Search the listing below for the line containing "- In the finished". From there through the line containing "comes to 44.98%.", transcribe every line exactly, both ends included.

══ Dataset extract ══

File: src/rtl/bmx_pkg.sv
package bmx_pkg;

  typedef enum logic {
    OP_XPOSE  = 1'b0,
    OP_GATHER = 1'b1
  } bmxOp_e;

  // strobes from control to datapath
  typedef struct packed {
    logic loadRes;    // capture a new result this edge
    logic pickGather; // 1: gather network, 0: transpose network
  } bmxCtrl_t;

endpackage

File: src/rtl/bmx_ctrl.sv
module bmx_ctrl
  import bmx_pkg::*;
(
  input  logic     clk,
  input  logic     rstN,
  input  logic     start,
  input  bmxOp_e   opCode,
  output bmxCtrl_t ctrl,
  output logic     doneQ
);

  always_comb begin
    ctrl.loadRes    = start;
    ctrl.pickGather = (opCode == OP_GATHER);
  end

  always_ff @(posedge clk or negedge rstN) begin
    if (!rstN) doneQ <= 1'b0;
    else       doneQ <= start;
  end

endmodule

File: src/rtl/bmx_datapath.sv
module bmx_datapath
  import bmx_pkg::*;
#(
  parameter int DIM = 8
) (
  input  logic              clk,
  input  logic              rstN,
  input  bmxCtrl_t          ctrl,
  input  logic [DIM*DIM-1:0] srcA,
  input  logic [DIM*DIM-1:0] srcB,
  output logic [DIM*DIM-1:0] resQ
);

  localparam int DATA_W = DIM * DIM;
  localparam int IDX_W  = $clog2(DATA_W);

  logic [DATA_W-1:0] xposeW;
  logic [DIM-1:0]    pickedW;
  logic [DATA_W-1:0] gatherW;

  // transpose: row r, column c -> row c, column r
  for (genvar r = 0; r < DIM; r++) begin : g_row
    for (genvar c = 0; c < DIM; c++) begin : g_col
      assign xposeW[c*DIM + r] = srcA[r*DIM + c];
    end
  end

  // gather: one lane per index field
  for (genvar k = 0; k < DIM; k++) begin : g_lane
    logic [DIM-1:0] idx;
    logic           inRange;
    assign idx = srcB[k*DIM +: DIM];
    if (DIM > IDX_W) begin : g_hiChk
      if (DATA_W == (1 << IDX_W)) begin : g_pow2
        assign inRange = ~|idx[DIM-1:IDX_W];
      end else begin : g_npow2
        assign inRange = (~|idx[DIM-1:IDX_W]) && (int'(idx[IDX_W-1:0]) < DATA_W);
      end
    end else begin : g_noHi
      if (DATA_W == (1 << IDX_W)) begin : g_pow2
        assign inRange = 1'b1;
      end else begin : g_npow2
        assign inRange = (int'(idx[IDX_W-1:0]) < DATA_W);
      end
    end
    assign pickedW[k] = inRange ? srcA[idx[IDX_W-1:0]] : 1'b0;
  end

  assign gatherW = {{(DATA_W-DIM){1'b0}}, pickedW};

  always_ff @(posedge clk or negedge rstN) begin
    if (!rstN) begin
      resQ <= '0;
    end else if (ctrl.loadRes) begin
      resQ <= ctrl.pickGather ? gatherW : xposeW;
    end
  end

endmodule

File: src/rtl/bmx_top.sv
module bmx_top
  import bmx_pkg::*;
#(
  parameter int DIM = 8
) (
  input  logic               clk,
  input  logic               rstN,
  input  logic               start,
  input  logic               op,
  input  logic [DIM*DIM-1:0] a,
  input  logic [DIM*DIM-1:0] b,
  output logic               done,
  output logic [DIM*DIM-1:0] result
);

  bmxCtrl_t ctrl;

  bmx_ctrl u_ctrl (
    .clk    (clk),
    .rstN   (rstN),
    .start  (start),
    .opCode (bmxOp_e'(op)),
    .ctrl   (ctrl),
    .doneQ  (done)
  );

  bmx_datapath #(.DIM(DIM)) u_dp (
    .clk  (clk),
    .rstN (rstN),
    .ctrl (ctrl),
    .srcA (a),
    .srcB (b),
    .resQ (result)
  );

endmodule

File: config.mk
export PLATFORM = sky130hd
export DESIGN_NAME = bmx_top
export DESIGN_NICKNAME = d
export VERILOG_FILES = /design/src/rtl/bmx_pkg.sv /design/src/rtl/bmx_ctrl.sv /design/src/rtl/bmx_datapath.sv /design/src/rtl/bmx_top.sv
export SDC_FILE = /design/constraint.sdc
export NUM_CORES = 1
export LEC_CHECK = 0
export BUFFER_PORTS_ARGS = -buffer_cell sky130_fd_sc_hd__buf_2
export CORE_MARGIN = 4
export CORE_UTILIZATION = 25
export CTS_CLUSTER_SIZE = 40
export DETAILED_ROUTE_END_ITERATION = 7
export MAX_ROUTING_LAYER = met4
export PLACE_DENSITY = 0.5
export SYNTH_ARGS = -nofsm -noshare
export SYNTH_HDL_FRONTEND = slang
export SYNTH_SLANG_ARGS = --single-unit
File: constraint.sdc
create_clock -name clk -period 1.6 [get_ports clk]
set_clock_uncertainty 0.1 [all_clocks]
set_input_delay 0.16 -clock clk [delete_from_list [all_inputs] [get_ports clk]]
set_output_delay 0.16 -clock clk [all_outputs]
set_load 0.1 [all_outputs]
# ---- Word-level counts from Yosys, hierarchy flattened
# Cells that the tools add are included.
dict set report word_totals {
  ff_bits 65
  inputBits 132
  output_inout_bits 65
  word_cells 43
}
dict set report op_classes {
  magnitude_cmp 8
  muxes 25
  n_reduce_logical 8
}
# operator n
set op_table {}
lappend op_table {{$mux W64} 1}
lappend op_table {{$lt A6 B7 Y1 const B} 8}
lappend op_table {{$bmux W1 S6} 8}
lappend op_table {{$mux W1} 16}
lappend op_table {{$reduce_or A2 Y1} 8}

# ---- Logic depth before layout (Yosys ltp)
# Gate-level depths: netlist (run 1).
dict set report logic_depth {
  word_depth 4
  ltp_mapped 7
  depth_no_buf 5
}

# ---- By module
# A second synthesis (run 1) with hierarchy kept.
dict set report unflattened {
  hier_cells 589
  area_unflattened_um2 7184.4
}
# module instances cells_per_inst area_each_um2 seq_area_each_um2
set modules_own_cells {}
lappend modules_own_cells {bmx_datapath 1 586 7144.4 1601.5}
lappend modules_own_cells {bmx_ctrl 1 3 40.0 25.0}

# ---- Worst setup path after synthesis (run 1)
# OpenSTA, ideal clock, no wires.
dict set report synth_timing {
  kind {input port to flip-flop}
  startpoint {in b[9]}
  endpoint {reg u_dp.resQ[1]}
  setup_ns 0.126
  arrival_time_ns 1.834
  t_required_ns 1.374
  slack_ns -0.460
  stages 7
  n_path_buf 2
  path_cell_list {buf_2 -> buf_1 -> mux4_1 -> mux4_2 -> nand2_1 -> o21ai_1 -> a311o_1}
}
dict set report synth_between {
  elab_chain_cells 4
}
# item line_no
set synth_rtl {}
lappend synth_rtl {{start, declared} bmx_top.sv:11} ;# input logic [DIM*DIM-1:0] b,
lappend synth_rtl {{$bmux W1 S6} bmx_datapath.sv:46} ;# assign pickedW[k] = inRange ? srcA[idx[IDX_W-1:0]] : 1'b0;
lappend synth_rtl {{$mux W1 (not written as such)} bmx_datapath.sv:46}
lappend synth_rtl {{$mux W1} bmx_datapath.sv:46}
lappend synth_rtl {{$mux W64} bmx_datapath.sv:55} ;# resQ <= ctrl.pickGather ? gatherW : xposeW;
lappend synth_rtl {{end signal, assigned} bmx_datapath.sv:55}
lappend synth_rtl {{end, declared} bmx_datapath.sv:11} ;# output logic [DIM*DIM-1:0] resQ
# No other way between the ends. The select of a mux whose other input is x is not followed.
# A chain may end at the register's enable or synchronous reset.

# ---- Final worst setup path (run 1)
dict set report layout_timing {
  startpoint {in a[38]}
  endpoint {reg u_dp.resQ[1]}
}
dict set report layout_between {
  elab_chain_cells 4
}
# item line_no
set layout_rtl {}
lappend layout_rtl {{start, declared} bmx_top.sv:10} ;# input logic [DIM*DIM-1:0] a,
lappend layout_rtl {{$bmux W1 S6} bmx_datapath.sv:46}
lappend layout_rtl {{$mux W1 (not written as such)} bmx_datapath.sv:46}
lappend layout_rtl {{$mux W1} bmx_datapath.sv:46}
lappend layout_rtl {{$mux W64} bmx_datapath.sv:55}
# No other way between the ends. The select of a mux whose other input is x is not followed.

==> results of run 1 <==
[critical path: stages]
cell and delay, ns:
sky130_fd_sc_hd__buf_4 0.16, sky130_fd_sc_hd__mux4_2 0.47, sky130_fd_sc_hd__mux4_2 0.48, sky130_fd_sc_hd__and4b_1 0.20, sky130_fd_sc_hd__a311o_1 0.26
[what timing repair did]
item / CTS / global route
gates resized for setup: 68 / 86
hold buffers: 8 / 0
setup endpoints to repair: 5 / 8
setup buffers: 0 / 2
pin swaps: 0 / 10
hold endpoints to repair: 72 / 0
[power by group]
| group | switching, mW | leakage [nW] | total (mW) | internal (mW) |
|---|---|---|---|---|
| sequential | 0.0698 | 0.837 | 1.85 | 1.78 |
| clock | 0.865 | 0.141 | 2.12 | 1.25 |
| combinational | 2.24 | 3.52 | 3.64 | 1.40 |
| total | 3.18 | 4.50 | 7.61 | 4.43 |
[layer usage]
metal	vias to the layer above	track usage	wire length [um]
met4	0	0.08347	1163
met1	3676	0.2980	14050
met5	-	-	0
met2	513	0.3484	16560
met3	81	0.07143	3863
li1	3073	-	-
[stage by stage]
stage	hold WS [ns]	setup TNS (ns)
final	0.006083	0
after global routing	0.01207	0
after CTS	0.001984	0
after detailed placement	-0.04949	-3.298
after global placement	-0.04498	-3.211
after floorplan	-0.2356	-1.134
[registers in the layout (all words and copies together), names as in the netlist]
register      count
u_ctrl.doneQ      1
u_dp.resQ        64
[cell type report]
type	count	area, um^2
clock buffers	10	239.0
inverters	62	232.7
flip-flops and latches	65	1627
diodes	2	5.005
clock inverters	6	66.31
repair buffers	376	2848
multi-input cells	414	5025
fillers	2919	18180
well taps	384	480.5
[final timing paths]
| check | startpoint | to | slack [ns] | cells after the start |
|---|---|---|---|---|
| worst min register to register | u_dp.resQ[17] | u_dp.resQ[17] | 0.42 | 2 |
| max in group asynchronous | rstN | u_dp.resQ[5] | 0.74 | 3 |
| min in group asynchronous | rstN | u_dp.resQ[31] | 0.12 | 2 |
| worst max-delay path | a[38] | u_dp.resQ[1] | 0.004 | 5 |
| worst min-delay path | b[59] | u_dp.resQ[7] | 0.006 | 3 |
| worst max register to register | u_dp.resQ[5] | u_dp.resQ[5] | 0.35 | 4 |
[kinds of logic after synthesis]
kind of cell,count (synthesis),share of synthesized area
multiplexers,169,0.4851
AND/OR/NAND/NOR,141,0.1312
buffers and inverters,126,0.07447
AO/OA/AOI/OAI,104,0.08516
flip-flops,65,0.2241
[cell usage in the layout (no fill, tap or decap), drive strengths merged, types with 7 or more instances in the layout]
cell type,synthesis,routed
nand2,14,14
nand3,8,8
nor3,7,7
nand3b,70,70
dlygate4sd3,0,8
buf,31,367
clkbuf,33,11
mux2i,27,27
dfrtp,65,65
inv,62,63
mux4,137,137
nand4,7,7
a31oi,9,9
o21ai,68,68
==> impl.org, run 1 <==
** Synth
- By instance count, the leading cell after synthesis is sky130_fd_sc_hd__mux4_2.
- Synth Warn # :: 0
- Synth cell types :: 42
- The share of synthesized area in the top cell type comes to 0.3351.
- In the synthesized netlist, the number of instances is 605.
- In this run the mean area of a mapped cell was 12.00 um^2.
- Number of enable-type register cells in the synthesized netlist :: 0
- Sequential area share after synthesis :: 0.2241
- Cell type contributing the most total cell area after synthesis :: sky130_fd_sc_hd__mux4_2
- Flip-flop and latch count after synthesis :: 65
- After synthesis, the most frequently instantiated cells are sky130_fd_sc_hd__mux4_2 (108), sky130_fd_sc_hd__nand3b_1 (70), sky130_fd_sc_hd__dfrtp_1 (65), sky130_fd_sc_hd__o21ai_0 (65), sky130_fd_sc_hd__inv_1 (62).
- Post-Syn Nets :: 737
- Main synth FF type :: sky130_fd_sc_hd__dfrtp_1
- Sorting the synthesized cells by area gives the leading types as sky130_fd_sc_hd__mux4_2 (34%), sky130_fd_sc_hd__dfrtp_1 (22%), sky130_fd_sc_hd__mux4_1 (10%).
- For this run, asynchronously set or reset flops after synthesis account for 1.000.
- Area of the mapped netlist :: 7258 um^2

** Pwr
- Total power :: 7.608 mW
- Peak supply drop :: 0.5788 mV
- Power per Cell Area :: 723.0 nW/um^2
- Static leakage :: 4.499 nW

** Timing
- In the finished design, the share of the clock period the worst path needs comes to 0.9975.
- Measured against its own limit, the worst slew margin works out to 0.6540.
- RSZ-0062 raised after global routing :: no
- Transition time at the pin with the least slew margin :: 0.5227 ns
- Hold Violations, Final :: 0
- The worst path meets setup with 0.004028 ns of slack.
- Timing would allow up to 0.6266 GHz.
- Min Clock Period, post-route :: 1.596 ns
- Setup violations remaining at the end of the flow were counted as 0.
- The final max-slew violation count came to 0.

** Layout
- Relative to the synthesized area, the layout overhead comes to 44.98%.
- At the end of the flow the core is filled with cells to 0.3666.
- Non-Filler Cell Area, Final :: 10520 um^2
- Layout Cells excl Fill :: 1319
- Fraction of layout instances using a drive strength above 1 :: 0.5681
- After the last flow step, the layout net total stands at 1060.

** CTS
- TritonCTS clock tree :: built
- After clock tree synthesis, the clock-pin slew on the worst setup and hold paths is 0.07 ns.
- Longest Clk Path Bufs :: 2
- Clock tree root driver cell :: sky130_fd_sc_hd__clkbuf_16
- The clock tree synthesis step divided the H-tree into 3 levels.
- Clk sink count :: 65
- CTS buffer count :: 9
- Clock insertion delay at the later pin of the skew report :: 0.34 ns

** GRT
- Remaining Overflow, GRT :: 0
- Entering global routing, the biggest net connects 51 pins.
- Antenna violations before repair :: 0
- The via count of the first global-routing pass is 7474.
- GR Util All Layers :: 0.2322
- The first global-routing pass estimated 51690 um of wire.

** Routing
- Antenna-violating nets left :: 0
- The routed layout has 7343 vias.
- In the routed design, unresolved DRC markers number 0.
- The first routing iteration left 788 violations.
- Detailed-routing iteration count for the pre-antenna-repair pass :: 5
- Final routed wire length divided by cell count :: 27.02 um
- In the routed layout, each cell is associated on average with a via count of 5.567.
- Total Routed Length :: 35640 um

** Place
- At the end of routability-driven placement, the weighted congestion stood at 0.9381.
- Detailed placement ended at an HPWL of 26830 um.
- Cell count after placement :: 1291
- Area of placed instances :: 9744 um^2
- Prior to clock tree synthesis, the placed netlist has a worst setup slack of -0.5384 ns.
- Buffers placed on the I/O ports in this run total 196.

** Run status
- Outcome :: finished, final reports clean

** Floorplan
- Starting Density :: 0.2529
- Standard cell core area :: 28700 um^2
- Std-Cell Rows :: 62
- The floorplan step defined a die boundary enclosing 31820 um^2.
- Die X-Extent :: 178.4 um
- During I/O placement, the number of pins put on the boundary was 197.
- In this run the vertical extent of the chip is 178.4 um.

** Critical path
- CP Max Fanout :: 5
- Data arrival time of the critical path :: 1.73 ns
- The worst setup path is captured at a flop.
- The setup path with the least slack is of type in -> reg.
- Startpoint class of the critical path :: input port
- At the worst endpoint, the required time is 1.74 ns.

** Worst hold path
- Hold WC Path Type :: in -> reg

** Job
- The tool flagged a number of max-cap violations equal to 0.
No activity file was read; power rests on OpenSTA's default activity.
==> run 2, diff against run 1 <==
- PLACE_DENSITY: 0.5 -> unset
- PLACE_DENSITY_LB_ADDON: unset -> 0.3
==> run 2 against run 1 <==
The run now ends with setup timing left. Sequential share of layout area hardly changed. Sequential power hardly changed. Global-route usage is 0.15 points lower. Clock-buffer cell count is 1 lower. Core utilization is 0.096 points higher. Worst hold slack better by 0.0012 ns. Clock power is 15% higher. Die area stayed put. Non-clock buffer count is 2 lower. Combinational power hardly changed. Worst setup slack worse by 0.016 ns. Critical endpoint is now u_dp.resQ[4]. Highest routed layer unchanged.
==> impl.org, run 2 (same netlist as run 1, synthesis figures left out) <==
** Run status
- Outcome :: finished, violations left
- The checks that failed: setup timing.

** Critical path
- The signal on the critical path passes through buf_2, mux4_2, mux4_2, nor2b_1, a31oi_1, o21ai_1.
- Crit path kind :: in -> reg
- Among all stages on the critical path, the largest delay is contributed by sky130_fd_sc_hd__mux4_2.
- Required arrival time at the worst endpoint :: 1.74 ns
- R2R Path Start :: u_dp.resQ[1]
- Endpoint type of the worst setup path :: flop
- Top cell by count, worst path :: sky130_fd_sc_hd__mux4_2
- CP Max Fanout :: 7
- Register-to-Register Setup Slack :: 0.35 ns
- Worst R2R Path Depth :: 4
- CP max stage delay :: 0.49 ns
- The kind of cell with the highest combined delay along the critical path is multiplexers.
- STA puts the critical path data arrival time at 1.75 ns.
- Count of buffer and inverter cells on the critical path :: 1
- The endpoint identified for the worst register-to-register timing path is u_dp.resQ[1].
- STA classifies the critical path startpoint as an input port.

** Routing
- Number of vias per cell after detailed routing :: 5.583
- For this run, the detailed router's first-pass iteration total came to 5.
- The routed layout has 7359 vias.
- Total Routed Length :: 35890 um
- In the routed design, unresolved DRC markers number 0.
- In the final routed layout, each cell accounts on average for 27.23 um.
- The first routing iteration left 668 violations.
- Antenna-violating nets left :: 0

** Floorplan
- Standard cell core area :: 28700 um^2
- Starting Density :: 0.2529
- Die X-Extent :: 178.4 um
- Die boundary height :: 178.4 um
- 197 I/O pins were placed.
- Total die area :: 31820 um^2
- Std-Cell Rows :: 62

** Pwr
- Total power :: 7.912 mW
- Of the total power, the share spent switching nets is 0.4045.
- Internal power :: 4.711 mW
- Of the total power, registers draw 0.234.
- In this run the power spent charging and discharging nets is 3.200 mW.
- Logic gate share of total power :: 0.458
- Of the total power, the clock network draws 0.308.
- Peak supply drop :: 0.5274 mV
- Power per Cell Area :: 749.9 nW/um^2
- Static leakage :: 4.523 nW

** Layout
- Largest Register :: u_dp.resQ
- After filler insertion, the fill cell instance count of the layout stands at 2953.
- The top cell types in the final layout, fill and taps aside, are sky130_fd_sc_hd__buf_4 (169), sky130_fd_sc_hd__buf_2 (142), sky130_fd_sc_hd__mux4_2 (131).
- After routing the design area is 10550 um^2.
- The library cell used most frequently in the layout, excluding fill and tap cells, is sky130_fd_sc_hd__buf_4.
- Final layout net count :: 1058
- The largest registers in the layout are u_dp.resQ (64), u_ctrl.doneQ (1).
- Number of flip-flops under the largest register name :: 64
- Of the cells placed in the final design, the portion with a size suffix greater than 1 is 0.5693.
- Relative to the synthesized area, the layout overhead comes to 45.35%.

** GRT
- Antenna violations before repair :: 2
- Entering global routing, the biggest net connects 66 pins.
- Summed over all layers, the global routing overflow is 0.
- GR Util All Layers :: 0.2307
- The via count of the first global-routing pass is 7473.
- Wire length of the first global-routing pass :: 51330 um

** Job
- Max-cap violation count :: 0

** Timing
- Tcrit/Tclk final :: 1.007
- RSZ-0062 raised after global routing :: yes
- Counting I/O delays and the setup requirement, the final critical path takes 1.612 ns.
- Final number of max-transition violations :: 0
- For this run, the top clock speed supported by timing is 0.6204 GHz.
- Transition time at the pin with the least slew margin :: 0.5624 ns
- Hold Violations, Final :: 0
- Setup violations remaining at the end of the flow were counted as 1.
- Worst slew slack as a fraction of its limit :: 0.6198
- After layout, the worst setup slack is -0.01195 ns.

** CTS
- After clock tree synthesis, the clock-pin slew on the worst setup and hold paths is 0.08 ns.
- Longest Clk Path Bufs :: 2
- Clock tree root driver cell :: sky130_fd_sc_hd__clkbuf_16
- H-Tree Level Count :: 3
- Buffers inserted during clock tree synthesis total 9.
- For this design, the sink count on the clock tree is 65.
- The later pin in the worst-skew pair is clocked with a latency of 0.35 ns.
- TritonCTS built the clock tree.

** Place
- Area of placed instances :: 9747 um^2
- The congestion estimate from routability-driven global placement came to 0.9418.
- Summed over all nets, the half-perimeter wirelength after detailed placement is 26320 um.
- Input and output buffers added on the ports amount to 196.

** Worst hold path
- The worst hold path passes through 3 cells.
- The worst hold path terminates at u_dp.resQ[7].
- The min-delay analysis places its worst path in the category in -> reg.
- The startpoint identified for the worst hold timing path is b[61].
[run 2: changes by cell type in the layout (fill, tap and decap cells not counted), moves of 2 or more]
cell | previous run | this run
sky130_fd_sc_hd__buf_6 | 50 | 35
sky130_fd_sc_hd__dlygate4sd3_1 | 8 | 5
sky130_fd_sc_hd__buf_8 | 5 | 8
sky130_fd_sc_hd__clkinvlp_4 | 3 | 1
sky130_fd_sc_hd__bufinv_16 | 1 | 3
sky130_fd_sc_hd__buf_12 | 10 | 14
sky130_fd_sc_hd__buf_2 | 138 | 142
sky130_fd_sc_hd__buf_4 | 164 | 169
[run 2: final cells by class]
type	count	area, um^2	area share
multi-input cells	414	5022	0.4760
repair buffers	374	2831	0.2684
flip-flops and latches	65	1627	0.1542
well taps	384	480.5	0.04554
inverters	62	232.7	0.02206
clock buffers	9	225.2	0.02135
clock inverters	7	123.9	0.01174
diodes	3	7.507	0.0007116
[run 2: power by group through the flow]
| stage | logic (mW) | clock network (mW) | registers, mW |
|---|---|---|---|
| after floorplan | 1.25 | 0 | 2.87 |
| after detailed placement | 3.46 | 0 | 1.88 |
| after global placement | 3.46 | 0 | 1.87 |
| final | 3.62 | 2.44 | 1.85 |
| after CTS | 3.56 | 2.48 | 1.85 |
| after global routing | 3.79 | 2.57 | 1.87 |
[run 2: worst register-to-register path, cell delays in order, from the launching register on]
cell	delay, ns
sky130_fd_sc_hd__dfrtp_1	0.37
sky130_fd_sc_hd__nor2_1	0.09
sky130_fd_sc_hd__a21oi_1	0.04
sky130_fd_sc_hd__a31o_2	0.22
sky130_fd_sc_hd__a311o_1	0.31
[run 2: routing by layer]
layer / wire length [um] / vias up / global-route usage
met2: 16680 / 485 / 0.3490
met3: 4211 / 76 / 0.07418
met4: 1140 / 0 / 0.07995
met5: 0 / - / -
li1: - / 3093 / -
met1: 13860 / 3705 / 0.2927
[run 2: worst max path at each step]
stage                     depth (start not counted)           end  slack, ns  startpoint
after floorplan                                   5  u_dp.resQ[0]      -0.24        b[2]
after global placement                            6  u_dp.resQ[5]      -0.50       b[40]
after detailed placement                          6  u_dp.resQ[1]      -0.48       b[10]
after CTS                                         5  u_dp.resQ[1]    -0.0008       a[55]
after global routing                              5  u_dp.resQ[5]      -0.02       a[55]
final                                             6  u_dp.resQ[4]      -0.01        a[5]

═══

--- Answer box ---
- In the finished design, the share of the clock period the worst path needs comes to 0.9975.
- Measured against its own limit, the worst slew margin works out to 0.6540.
- RSZ-0062 raised after global routing :: no
- Transition time at the pin with the least slew margin :: 0.5227 ns
- Hold Violations, Final :: 0
- The worst path meets setup with 0.004028 ns of slack.
- Timing would allow up to 0.6266 GHz.
- Min Clock Period, post-route :: 1.596 ns
- Setup violations remaining at the end of the flow were counted as 0.
- The final max-slew violation count came to 0.

** Layout
- Relative to the synthesized area, the layout overhead comes to 44.98%.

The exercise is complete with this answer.